# Work instructions
Transcribe the data below verbatim from the line with "- Met3 routed WL: 3.133 mm (-5.3%)" to the line with "- CORE AREA: 0.03099 mm^2 (unchanged)". Include both of those lines.

Source material: Begin

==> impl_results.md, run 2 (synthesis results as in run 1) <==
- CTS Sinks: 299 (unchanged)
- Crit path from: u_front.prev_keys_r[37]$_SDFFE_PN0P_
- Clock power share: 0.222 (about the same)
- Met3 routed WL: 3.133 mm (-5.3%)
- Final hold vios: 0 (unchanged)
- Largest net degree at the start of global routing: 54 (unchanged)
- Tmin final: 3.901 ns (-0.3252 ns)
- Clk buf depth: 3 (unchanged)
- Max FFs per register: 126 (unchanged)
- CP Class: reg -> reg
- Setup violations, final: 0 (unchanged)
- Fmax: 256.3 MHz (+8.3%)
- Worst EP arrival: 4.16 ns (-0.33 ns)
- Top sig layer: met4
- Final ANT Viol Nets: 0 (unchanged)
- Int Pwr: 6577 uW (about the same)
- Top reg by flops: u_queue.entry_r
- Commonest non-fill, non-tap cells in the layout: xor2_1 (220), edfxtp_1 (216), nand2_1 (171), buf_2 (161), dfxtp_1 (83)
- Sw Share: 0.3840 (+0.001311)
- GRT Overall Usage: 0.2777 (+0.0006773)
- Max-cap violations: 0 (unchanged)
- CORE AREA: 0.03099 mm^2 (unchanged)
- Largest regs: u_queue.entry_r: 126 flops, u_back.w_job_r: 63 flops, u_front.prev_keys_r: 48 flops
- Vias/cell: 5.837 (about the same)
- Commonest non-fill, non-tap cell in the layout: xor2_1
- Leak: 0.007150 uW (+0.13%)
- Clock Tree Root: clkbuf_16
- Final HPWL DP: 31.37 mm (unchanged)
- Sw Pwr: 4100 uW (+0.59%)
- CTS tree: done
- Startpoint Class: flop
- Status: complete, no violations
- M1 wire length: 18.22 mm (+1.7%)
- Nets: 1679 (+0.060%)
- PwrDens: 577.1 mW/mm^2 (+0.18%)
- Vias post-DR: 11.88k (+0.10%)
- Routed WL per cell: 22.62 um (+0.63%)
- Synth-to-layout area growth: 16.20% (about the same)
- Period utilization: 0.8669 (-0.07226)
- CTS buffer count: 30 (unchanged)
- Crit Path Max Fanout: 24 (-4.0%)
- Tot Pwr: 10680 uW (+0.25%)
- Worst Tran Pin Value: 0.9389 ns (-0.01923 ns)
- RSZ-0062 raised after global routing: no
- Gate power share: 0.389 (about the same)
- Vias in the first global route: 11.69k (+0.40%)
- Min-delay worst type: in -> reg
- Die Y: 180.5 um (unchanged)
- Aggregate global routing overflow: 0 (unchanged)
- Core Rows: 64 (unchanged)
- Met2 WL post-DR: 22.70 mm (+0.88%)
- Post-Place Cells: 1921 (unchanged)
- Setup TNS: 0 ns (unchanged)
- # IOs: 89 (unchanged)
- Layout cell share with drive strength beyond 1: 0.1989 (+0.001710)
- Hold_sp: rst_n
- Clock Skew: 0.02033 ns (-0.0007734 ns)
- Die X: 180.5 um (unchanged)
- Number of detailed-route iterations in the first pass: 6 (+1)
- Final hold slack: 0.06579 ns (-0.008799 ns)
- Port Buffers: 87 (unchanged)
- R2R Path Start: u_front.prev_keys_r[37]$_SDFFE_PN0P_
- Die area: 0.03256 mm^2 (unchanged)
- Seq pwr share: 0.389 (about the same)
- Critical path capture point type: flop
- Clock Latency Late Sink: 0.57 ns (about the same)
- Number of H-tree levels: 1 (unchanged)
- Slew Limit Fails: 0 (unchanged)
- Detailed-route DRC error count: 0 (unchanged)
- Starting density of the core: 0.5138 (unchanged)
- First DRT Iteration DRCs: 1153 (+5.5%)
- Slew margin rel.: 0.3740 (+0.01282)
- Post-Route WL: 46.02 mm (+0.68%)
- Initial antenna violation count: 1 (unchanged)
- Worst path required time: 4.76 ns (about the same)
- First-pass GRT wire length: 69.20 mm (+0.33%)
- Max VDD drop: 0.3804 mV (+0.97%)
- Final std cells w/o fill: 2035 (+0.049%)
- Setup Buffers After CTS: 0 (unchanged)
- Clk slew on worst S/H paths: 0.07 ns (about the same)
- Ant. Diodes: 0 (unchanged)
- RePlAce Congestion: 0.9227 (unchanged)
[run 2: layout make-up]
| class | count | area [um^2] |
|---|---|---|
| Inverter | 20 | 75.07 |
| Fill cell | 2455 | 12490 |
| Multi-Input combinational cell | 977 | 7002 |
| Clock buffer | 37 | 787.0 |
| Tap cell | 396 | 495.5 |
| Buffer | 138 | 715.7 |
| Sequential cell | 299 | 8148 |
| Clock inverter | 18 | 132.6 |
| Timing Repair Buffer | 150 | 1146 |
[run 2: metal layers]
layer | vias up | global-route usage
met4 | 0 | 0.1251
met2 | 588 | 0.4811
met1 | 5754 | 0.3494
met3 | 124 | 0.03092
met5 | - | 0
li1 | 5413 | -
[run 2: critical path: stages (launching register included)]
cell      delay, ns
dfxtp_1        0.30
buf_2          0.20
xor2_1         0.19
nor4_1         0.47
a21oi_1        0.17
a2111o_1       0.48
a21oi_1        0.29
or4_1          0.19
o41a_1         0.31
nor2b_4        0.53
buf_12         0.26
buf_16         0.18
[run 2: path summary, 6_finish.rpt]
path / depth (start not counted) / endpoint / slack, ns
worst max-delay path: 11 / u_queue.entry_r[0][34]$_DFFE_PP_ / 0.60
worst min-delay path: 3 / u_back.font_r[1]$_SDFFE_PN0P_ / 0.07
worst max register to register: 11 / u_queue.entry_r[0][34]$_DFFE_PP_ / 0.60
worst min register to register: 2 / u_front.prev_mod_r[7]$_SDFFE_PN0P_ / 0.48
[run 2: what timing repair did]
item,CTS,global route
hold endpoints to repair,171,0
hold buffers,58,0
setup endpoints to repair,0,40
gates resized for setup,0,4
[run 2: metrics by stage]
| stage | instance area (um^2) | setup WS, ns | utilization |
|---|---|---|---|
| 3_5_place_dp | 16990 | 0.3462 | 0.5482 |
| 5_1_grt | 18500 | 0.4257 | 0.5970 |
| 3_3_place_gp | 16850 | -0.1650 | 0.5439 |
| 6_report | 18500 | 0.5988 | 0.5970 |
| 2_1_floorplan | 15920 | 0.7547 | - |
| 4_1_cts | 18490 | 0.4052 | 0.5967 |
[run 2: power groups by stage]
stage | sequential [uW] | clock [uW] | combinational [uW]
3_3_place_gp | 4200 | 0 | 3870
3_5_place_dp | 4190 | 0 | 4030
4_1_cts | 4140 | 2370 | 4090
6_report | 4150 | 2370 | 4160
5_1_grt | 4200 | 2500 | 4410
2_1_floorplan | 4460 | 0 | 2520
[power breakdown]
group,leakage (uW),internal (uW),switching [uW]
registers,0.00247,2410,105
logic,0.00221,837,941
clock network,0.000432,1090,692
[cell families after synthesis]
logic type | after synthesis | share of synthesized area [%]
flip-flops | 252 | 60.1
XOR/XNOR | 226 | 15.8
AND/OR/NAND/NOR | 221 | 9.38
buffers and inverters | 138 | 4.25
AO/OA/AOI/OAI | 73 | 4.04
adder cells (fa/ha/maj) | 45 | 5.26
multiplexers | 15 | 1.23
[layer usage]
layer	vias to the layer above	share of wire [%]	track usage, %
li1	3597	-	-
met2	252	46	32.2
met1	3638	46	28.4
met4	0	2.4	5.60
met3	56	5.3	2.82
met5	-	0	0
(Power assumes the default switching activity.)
[config.mk]
export PLATFORM = sky130hd
export DESIGN_NAME = round_robin_run_queue
export DESIGN_NICKNAME = d
export VERILOG_FILES = /design/src/rtl/rrq_pkg.sv /design/src/rtl/rrq_datapath.sv /design/src/rtl/rrq_ctrl.sv /design/src/rtl/round_robin_run_queue.sv
export SDC_FILE = /design/constraint.sdc
export NUM_CORES = 1
export LEC_CHECK = 0
export BUFFER_PORTS_ARGS = -buffer_cell sky130_fd_sc_hd__buf_2
export CORE_AREA = 10 10 191 193
export CTS_CLUSTER_DIAMETER = 40
export DETAILED_ROUTE_END_ITERATION = 8
export DIE_AREA = 0 0 201 203
export GPL_TIMING_DRIVEN = 0
export PLACE_DENSITY_LB_ADDON = 0.2
export SLEW_MARGIN = 10
export SYNTH_ARGS = -nofsm -noshare
export SYNTH_HDL_FRONTEND = slang
export SYNTH_SLANG_ARGS = --single-unit
[constraint.sdc]
create_clock -name clk -period 6.7 [get_ports clk]
set_clock_uncertainty 0.2 [all_clocks]
set_input_delay 2.01 -clock clk [delete_from_list [all_inputs] [get_ports clk]]
set_output_delay 2.01 -clock clk [all_outputs]
set_load 0.05 [all_outputs]
[src/rtl/rrq_pkg.sv]
// ============================================================================
// rrq_pkg: shared types and codes for the round-robin run queue
// Command, status and outcome codes, field widths, and the command and
// status bundles that run between the controller and the datapath.
// ============================================================================
`default_nettype none

package rrq_pkg;

  // Default number of queue slots
  localparam int QUEUE_DEPTH_DEF = 16;

  // Field widths
  localparam int CMD_W  = 3;
  localparam int ID_W   = 16;
  localparam int ST_W   = 2;
  localparam int OC_W   = 3;
  localparam int QCNT_W = 5;

  // Command codes
  localparam logic [CMD_W-1:0] CMD_PUSH      = 3'd0;
  localparam logic [CMD_W-1:0] CMD_POP       = 3'd1;
  localparam logic [CMD_W-1:0] CMD_ROTATE    = 3'd2;
  localparam logic [CMD_W-1:0] CMD_RTR       = 3'd3;  // rotate to next ready
  localparam logic [CMD_W-1:0] CMD_FIND_LIVE = 3'd4;
  localparam logic [CMD_W-1:0] CMD_FIND_TERM = 3'd5;
  localparam logic [CMD_W-1:0] CMD_PEEK      = 3'd6;

  // Thread status codes
  localparam logic [ST_W-1:0] ST_BLOCKED    = 2'd2;
  localparam logic [ST_W-1:0] ST_TERMINATED = 2'd3;

  // Outcome codes
  localparam logic [OC_W-1:0] OC_OK       = 3'd0;
  localparam logic [OC_W-1:0] OC_EMPTY    = 3'd1;
  localparam logic [OC_W-1:0] OC_FULL     = 3'd2;
  localparam logic [OC_W-1:0] OC_NORUN    = 3'd3;
  localparam logic [OC_W-1:0] OC_NOTFOUND = 3'd4;

  // Where the result id/status come from
  typedef enum logic [1:0] {
    SRC_ZERO,
    SRC_INPUT,
    SRC_READ
  } src_t;

  // Queue update that goes with the result load
  typedef enum logic [1:0] {
    ACT_NONE,
    ACT_PUSH,
    ACT_POP
  } act_t;

  // Controller -> datapath
  typedef struct packed {
    logic            in_load;   // latch the accepted transaction
    logic            off_clr;   // scan offset to zero
    logic            off_inc;
    logic            off_dec;
    logic            head_inc;  // rotate: advance head
    logic            rot_wr;    // rotate: copy head entry to tail
    logic            res_load;  // load the output register
    src_t            src;
    act_t            act;
    logic [OC_W-1:0] outcome;
  } dp_cmd_t;

  // Datapath -> controller
  typedef struct packed {
    logic empty;
    logic full;
    logic last;      // read data is the last counted entry
    logic id_match;  // read id equals the search key
    logic is_term;   // read status is terminated
    logic runnable;  // read status is running or ready
  } dp_stat_t;

endpackage

`default_nettype wire

[src/rtl/rrq_datapath.sv]
// ============================================================================
// rrq_datapath: entry store, head/count pointers and output register
// Holds the circular entry store with one registered read port and one
// write port, the scan offset, the latched transaction and the result.
// ============================================================================
`default_nettype none

module rrq_datapath #(
  parameter int QUEUE_DEPTH = rrq_pkg::QUEUE_DEPTH_DEF
) (
  input  logic                          clk,
  input  logic                          rst,
  input  logic [rrq_pkg::ID_W-1:0]      thread_id,
  input  logic [rrq_pkg::ST_W-1:0]      thread_status,
  input  rrq_pkg::dp_cmd_t              dp_cmd,
  output rrq_pkg::dp_stat_t             dp_stat,
  output logic [rrq_pkg::OC_W-1:0]      outcome,
  output logic [rrq_pkg::ID_W-1:0]      result_id,
  output logic [rrq_pkg::ST_W-1:0]      result_status,
  output logic [rrq_pkg::QCNT_W-1:0]    queue_count
);
  import rrq_pkg::*;

  localparam int IDX_W = (QUEUE_DEPTH > 1) ? $clog2(QUEUE_DEPTH) : 1;
  localparam int CNT_W = $clog2(QUEUE_DEPTH + 1);
  localparam int SUM_W = CNT_W + 1;
  localparam logic [CNT_W-1:0] DEPTH_CNT = CNT_W'(QUEUE_DEPTH);
  localparam logic [SUM_W-1:0] DEPTH_SUM = SUM_W'(QUEUE_DEPTH);
  localparam logic [IDX_W-1:0] LAST_IDX  = IDX_W'(QUEUE_DEPTH - 1);

  // Entry store
  logic [ID_W-1:0] mem_id [QUEUE_DEPTH];
  logic [ST_W-1:0] mem_st [QUEUE_DEPTH];

  logic [IDX_W-1:0]       head;
  logic [CNT_W-1:0]       count;
  logic [CNT_W-1:0]       off;
  logic [ID_W-1:0]        key_id;
  logic [ST_W-1:0]        key_st;
  logic [ID_W-1:0]        rd_id;
  logic [ST_W-1:0]        rd_st;

  logic [SUM_W-1:0]       rd_sum;
  logic [SUM_W-1:0]       tail_sum;
  logic [IDX_W-1:0]       rd_addr;
  logic [IDX_W-1:0]       tail_addr;
  logic [IDX_W-1:0]       head_next;
  logic [CNT_W-1:0]       count_next;
  logic [CNT_W+QCNT_W-1:0] count_ext;
  logic                   push_now;
  logic                   pop_now;

  // Slot addresses, wrapped with one compare and subtract
  assign rd_sum    = SUM_W'(head) + SUM_W'(off);
  assign tail_sum  = SUM_W'(head) + SUM_W'(count);
  assign rd_addr   = (rd_sum >= DEPTH_SUM) ? IDX_W'(rd_sum - DEPTH_SUM) : IDX_W'(rd_sum);
  assign tail_addr = (tail_sum >= DEPTH_SUM) ? IDX_W'(tail_sum - DEPTH_SUM)
                                             : IDX_W'(tail_sum);

  assign push_now = dp_cmd.res_load && (dp_cmd.act == ACT_PUSH);
  assign pop_now  = dp_cmd.res_load && (dp_cmd.act == ACT_POP);

  assign head_next = (head == LAST_IDX) ? '0 : head + IDX_W'(1);

  always_comb begin
    if (push_now) begin
      count_next = count + CNT_W'(1);
    end else if (pop_now) begin
      count_next = count - CNT_W'(1);
    end else begin
      count_next = count;
    end
  end

  assign count_ext = {{QCNT_W{1'b0}}, count_next};

  // Status toward the controller
  assign dp_stat.empty    = (count == '0);
  assign dp_stat.full     = (count == DEPTH_CNT);
  assign dp_stat.last     = (off == count);
  assign dp_stat.id_match = (rd_id == key_id);
  assign dp_stat.is_term  = (rd_st == ST_TERMINATED);
  assign dp_stat.runnable = (rd_st != ST_BLOCKED) && (rd_st != ST_TERMINATED);

  // Pointers and scan offset
  always_ff @(posedge clk) begin
    if (rst) begin
      head  <= '0;
      count <= '0;
      off   <= '0;
    end else begin
      if (pop_now || dp_cmd.head_inc) begin
        head <= head_next;
      end
      count <= count_next;
      if (dp_cmd.off_clr) begin
        off <= '0;
      end else if (dp_cmd.off_dec) begin
        off <= off - CNT_W'(1);
      end else if (dp_cmd.off_inc) begin
        off <= off + CNT_W'(1);
      end
    end
  end

  // Store: write at the tail, registered read at head + offset
  always_ff @(posedge clk) begin
    if (push_now) begin
      mem_id[tail_addr] <= key_id;
      mem_st[tail_addr] <= key_st;
    end else if (dp_cmd.rot_wr) begin
      mem_id[tail_addr] <= rd_id;
      mem_st[tail_addr] <= rd_st;
    end
    rd_id <= mem_id[rd_addr];
    rd_st <= mem_st[rd_addr];
  end

  // Latched transaction and output register
  always_ff @(posedge clk) begin
    if (dp_cmd.in_load) begin
      key_id <= thread_id;
      key_st <= thread_status;
    end
    if (dp_cmd.res_load) begin
      outcome     <= dp_cmd.outcome;
      queue_count <= count_ext[QCNT_W-1:0];
      case (dp_cmd.src)
        SRC_INPUT: begin
          result_id     <= key_id;
          result_status <= key_st;
        end
        SRC_READ: begin
          result_id     <= rd_id;
          result_status <= rd_st;
        end
        default: begin
          result_id     <= '0;
          result_status <= '0;
        end
      endcase
    end
  end

endmodule

`default_nettype wire

[src/rtl/rrq_ctrl.sv]
// ============================================================================
// rrq_ctrl: run queue sequencer
// Decodes each transaction, steps the scans and rotations, and loads the
// output register once it is free.
// ============================================================================
`default_nettype none

module rrq_ctrl (
  input  logic                      clk,
  input  logic                      rst,
  input  logic                      in_valid,
  output logic                      in_ready,
  input  logic [rrq_pkg::CMD_W-1:0] cmd,
  input  logic                      out_ready,
  output logic                      out_valid,
  output rrq_pkg::dp_cmd_t          dp_cmd,
  input  rrq_pkg::dp_stat_t         dp_stat
);
  import rrq_pkg::*;

  typedef enum logic [2:0] {
    S_IDLE,
    S_SCAN,
    S_SETTLE,
    S_RTR_WAIT,
    S_RTR_STEP,
    S_FINISH
  } state_t;

  state_t          state, state_next;
  logic [CMD_W-1:0] op, op_next;
  logic            rot_first, rot_first_next;
  logic [OC_W-1:0] fin_oc, fin_oc_next;
  src_t            fin_src, fin_src_next;
  act_t            fin_act, fin_act_next;
  logic            out_valid_next;
  logic            out_free;
  logic            find_hit;
  logic            scan_hit;

  assign in_ready = (state == S_IDLE);
  assign out_free = !out_valid || out_ready;

  // Match test for the scan, by operation
  assign find_hit = dp_stat.id_match &&
                    ((op == CMD_FIND_TERM) ? dp_stat.is_term : !dp_stat.is_term);
  assign scan_hit = (op == CMD_RTR) ? dp_stat.runnable : find_hit;

  // Next state and datapath commands
  always_comb begin
    state_next     = state;
    op_next        = op;
    rot_first_next = rot_first;
    fin_oc_next    = fin_oc;
    fin_src_next   = fin_src;
    fin_act_next   = fin_act;
    dp_cmd         = '0;
    dp_cmd.src     = SRC_ZERO;
    dp_cmd.act     = ACT_NONE;
    dp_cmd.outcome = OC_OK;

    case (state)
      S_IDLE: begin
        if (in_valid) begin
          dp_cmd.in_load = 1'b1;
          op_next        = cmd;
          fin_oc_next    = OC_OK;
          fin_src_next   = SRC_ZERO;
          fin_act_next   = ACT_NONE;
          state_next     = S_FINISH;
          case (cmd)
            CMD_PUSH: begin
              if (dp_stat.full) begin
                fin_oc_next = OC_FULL;
              end else begin
                fin_src_next = SRC_INPUT;
                fin_act_next = ACT_PUSH;
              end
            end
            CMD_POP, CMD_PEEK: begin
              if (dp_stat.empty) begin
                fin_oc_next = OC_EMPTY;
              end else begin
                fin_src_next = SRC_READ;
                fin_act_next = (cmd == CMD_POP) ? ACT_POP : ACT_NONE;
              end
            end
            CMD_ROTATE: begin
              if (dp_stat.empty) begin
                fin_oc_next = OC_EMPTY;
              end else begin
                rot_first_next = 1'b1;
                state_next     = S_RTR_WAIT;
              end
            end
            CMD_RTR: begin
              if (dp_stat.empty) begin
                fin_oc_next = OC_EMPTY;
              end else begin
                dp_cmd.off_inc = 1'b1;
                state_next     = S_SCAN;
              end
            end
            CMD_FIND_LIVE, CMD_FIND_TERM: begin
              if (dp_stat.empty) begin
                fin_oc_next = OC_NOTFOUND;
              end else begin
                dp_cmd.off_inc = 1'b1;
                state_next     = S_SCAN;
              end
            end
            default: begin
              // no-op code: plain ok result
            end
          endcase
        end else begin
          dp_cmd.off_clr = 1'b1;
        end
      end

      // One entry per cycle; the read data is registered and belongs to the previous offset
      S_SCAN: begin
        if (scan_hit) begin
          if (op == CMD_RTR) begin
            dp_cmd.off_clr = 1'b1;
            rot_first_next = 1'b1;
            state_next     = S_RTR_WAIT;
          end else begin
            dp_cmd.off_dec = 1'b1;
            fin_oc_next    = OC_OK;
            fin_src_next   = SRC_READ;
            fin_act_next   = ACT_NONE;
            state_next     = S_SETTLE;
          end
        end else if (dp_stat.last) begin
          fin_oc_next  = (op == CMD_RTR) ? OC_NORUN : OC_NOTFOUND;
          fin_src_next = SRC_ZERO;
          fin_act_next = ACT_NONE;
          state_next   = S_FINISH;
        end else begin
          dp_cmd.off_inc = 1'b1;
        end
      end

      S_SETTLE: begin
        state_next = S_FINISH;
      end

      S_RTR_WAIT: begin
        state_next = S_RTR_STEP;
      end

      // Read data is the head entry here
      S_RTR_STEP: begin
        if (rot_first || (op == CMD_RTR && !dp_stat.runnable)) begin
          dp_cmd.rot_wr   = 1'b1;
          dp_cmd.head_inc = 1'b1;
          rot_first_next  = 1'b0;
          state_next      = S_RTR_WAIT;
        end else begin
          fin_oc_next  = OC_OK;
          fin_src_next = SRC_READ;
          fin_act_next = ACT_NONE;
          state_next   = S_FINISH;
        end
      end

      S_FINISH: begin
        if (out_free) begin
          dp_cmd.res_load = 1'b1;
          dp_cmd.off_clr  = 1'b1;
          dp_cmd.outcome  = fin_oc;
          dp_cmd.src      = fin_src;
          dp_cmd.act      = fin_act;
          state_next      = S_IDLE;
        end
      end

      default: begin
        state_next = S_IDLE;
      end
    endcase

    if (dp_cmd.res_load) begin
      out_valid_next = 1'b1;
    end else if (out_ready) begin
      out_valid_next = 1'b0;
    end else begin
      out_valid_next = out_valid;
    end
  end

  // State and registered outputs
  always_ff @(posedge clk) begin
    if (rst) begin
      state     <= S_IDLE;
      out_valid <= 1'b0;
      rot_first <= 1'b0;
      op        <= '0;
      fin_oc    <= OC_OK;
      fin_src   <= SRC_ZERO;
      fin_act   <= ACT_NONE;
    end else begin
      state     <= state_next;
      out_valid <= out_valid_next;
      rot_first <= rot_first_next;
      op        <= op_next;
      fin_oc    <= fin_oc_next;
      fin_src   <= fin_src_next;
      fin_act   <= fin_act_next;
    end
  end

endmodule

`default_nettype wire

[src/rtl/round_robin_run_queue.sv]
// ============================================================================
// round_robin_run_queue: bounded round-robin run queue of thread entries
// Push, pop, peek, rotate, rotate to next ready, and id searches over a
// circular store of thread id / status entries.
// ============================================================================
//
//  channel | handshake            | payload
//  --------+----------------------+-------------------------------------------
//  in      | in_valid / in_ready  | cmd, thread_id, thread_status
//  out     | out_valid / out_ready| outcome, result_id, result_status,
//          |                      | queue_count
//
//  One transaction at a time; the output register holds a finished result
//  while the next transaction is taken. Searches step one entry per cycle
//  through the store's read port. Reset clears head, count and the scan
//  offset; the store needs no clearing pass. A stalled output holds the
//  sequencer in its final state until taken.
//
`default_nettype none

module round_robin_run_queue #(
  parameter int QUEUE_DEPTH = rrq_pkg::QUEUE_DEPTH_DEF
) (
  input  logic                       clk,
  input  logic                       rst,
  input  logic                       in_valid,
  output logic                       in_ready,
  input  logic [rrq_pkg::CMD_W-1:0]  cmd,
  input  logic [rrq_pkg::ID_W-1:0]   thread_id,
  input  logic [rrq_pkg::ST_W-1:0]   thread_status,
  output logic                       out_valid,
  input  logic                       out_ready,
  output logic [rrq_pkg::OC_W-1:0]   outcome,
  output logic [rrq_pkg::ID_W-1:0]   result_id,
  output logic [rrq_pkg::ST_W-1:0]   result_status,
  output logic [rrq_pkg::QCNT_W-1:0] queue_count
);
  import rrq_pkg::*;

  dp_cmd_t  dp_cmd;
  dp_stat_t dp_stat;

  // Sequencer
  rrq_ctrl u_ctrl (
    .clk       (clk),
    .rst       (rst),
    .in_valid  (in_valid),
    .in_ready  (in_ready),
    .cmd       (cmd),
    .out_ready (out_ready),
    .out_valid (out_valid),
    .dp_cmd    (dp_cmd),
    .dp_stat   (dp_stat)
  );

  // Store, pointers and result register
  rrq_datapath #(
    .QUEUE_DEPTH (QUEUE_DEPTH)
  ) u_datapath (
    .clk           (clk),
    .rst           (rst),
    .thread_id     (thread_id),
    .thread_status (thread_status),
    .dp_cmd        (dp_cmd),
    .dp_stat       (dp_stat),
    .outcome       (outcome),
    .result_id     (result_id),
    .result_status (result_status),
    .queue_count   (queue_count)
  );

endmodule

`default_nettype wire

Source material: End

# Reply
- Met3 routed WL: 3.133 mm (-5.3%)
- Final hold vios: 0 (unchanged)
- Largest net degree at the start of global routing: 54 (unchanged)
- Tmin final: 3.901 ns (-0.3252 ns)
- Clk buf depth: 3 (unchanged)
- Max FFs per register: 126 (unchanged)
- CP Class: reg -> reg
- Setup violations, final: 0 (unchanged)
- Fmax: 256.3 MHz (+8.3%)
- Worst EP arrival: 4.16 ns (-0.33 ns)
- Top sig layer: met4
- Final ANT Viol Nets: 0 (unchanged)
- Int Pwr: 6577 uW (about the same)
- Top reg by flops: u_queue.entry_r
- Commonest non-fill, non-tap cells in the layout: xor2_1 (220), edfxtp_1 (216), nand2_1 (171), buf_2 (161), dfxtp_1 (83)
- Sw Share: 0.3840 (+0.001311)
- GRT Overall Usage: 0.2777 (+0.0006773)
- Max-cap violations: 0 (unchanged)
- CORE AREA: 0.03099 mm^2 (unchanged)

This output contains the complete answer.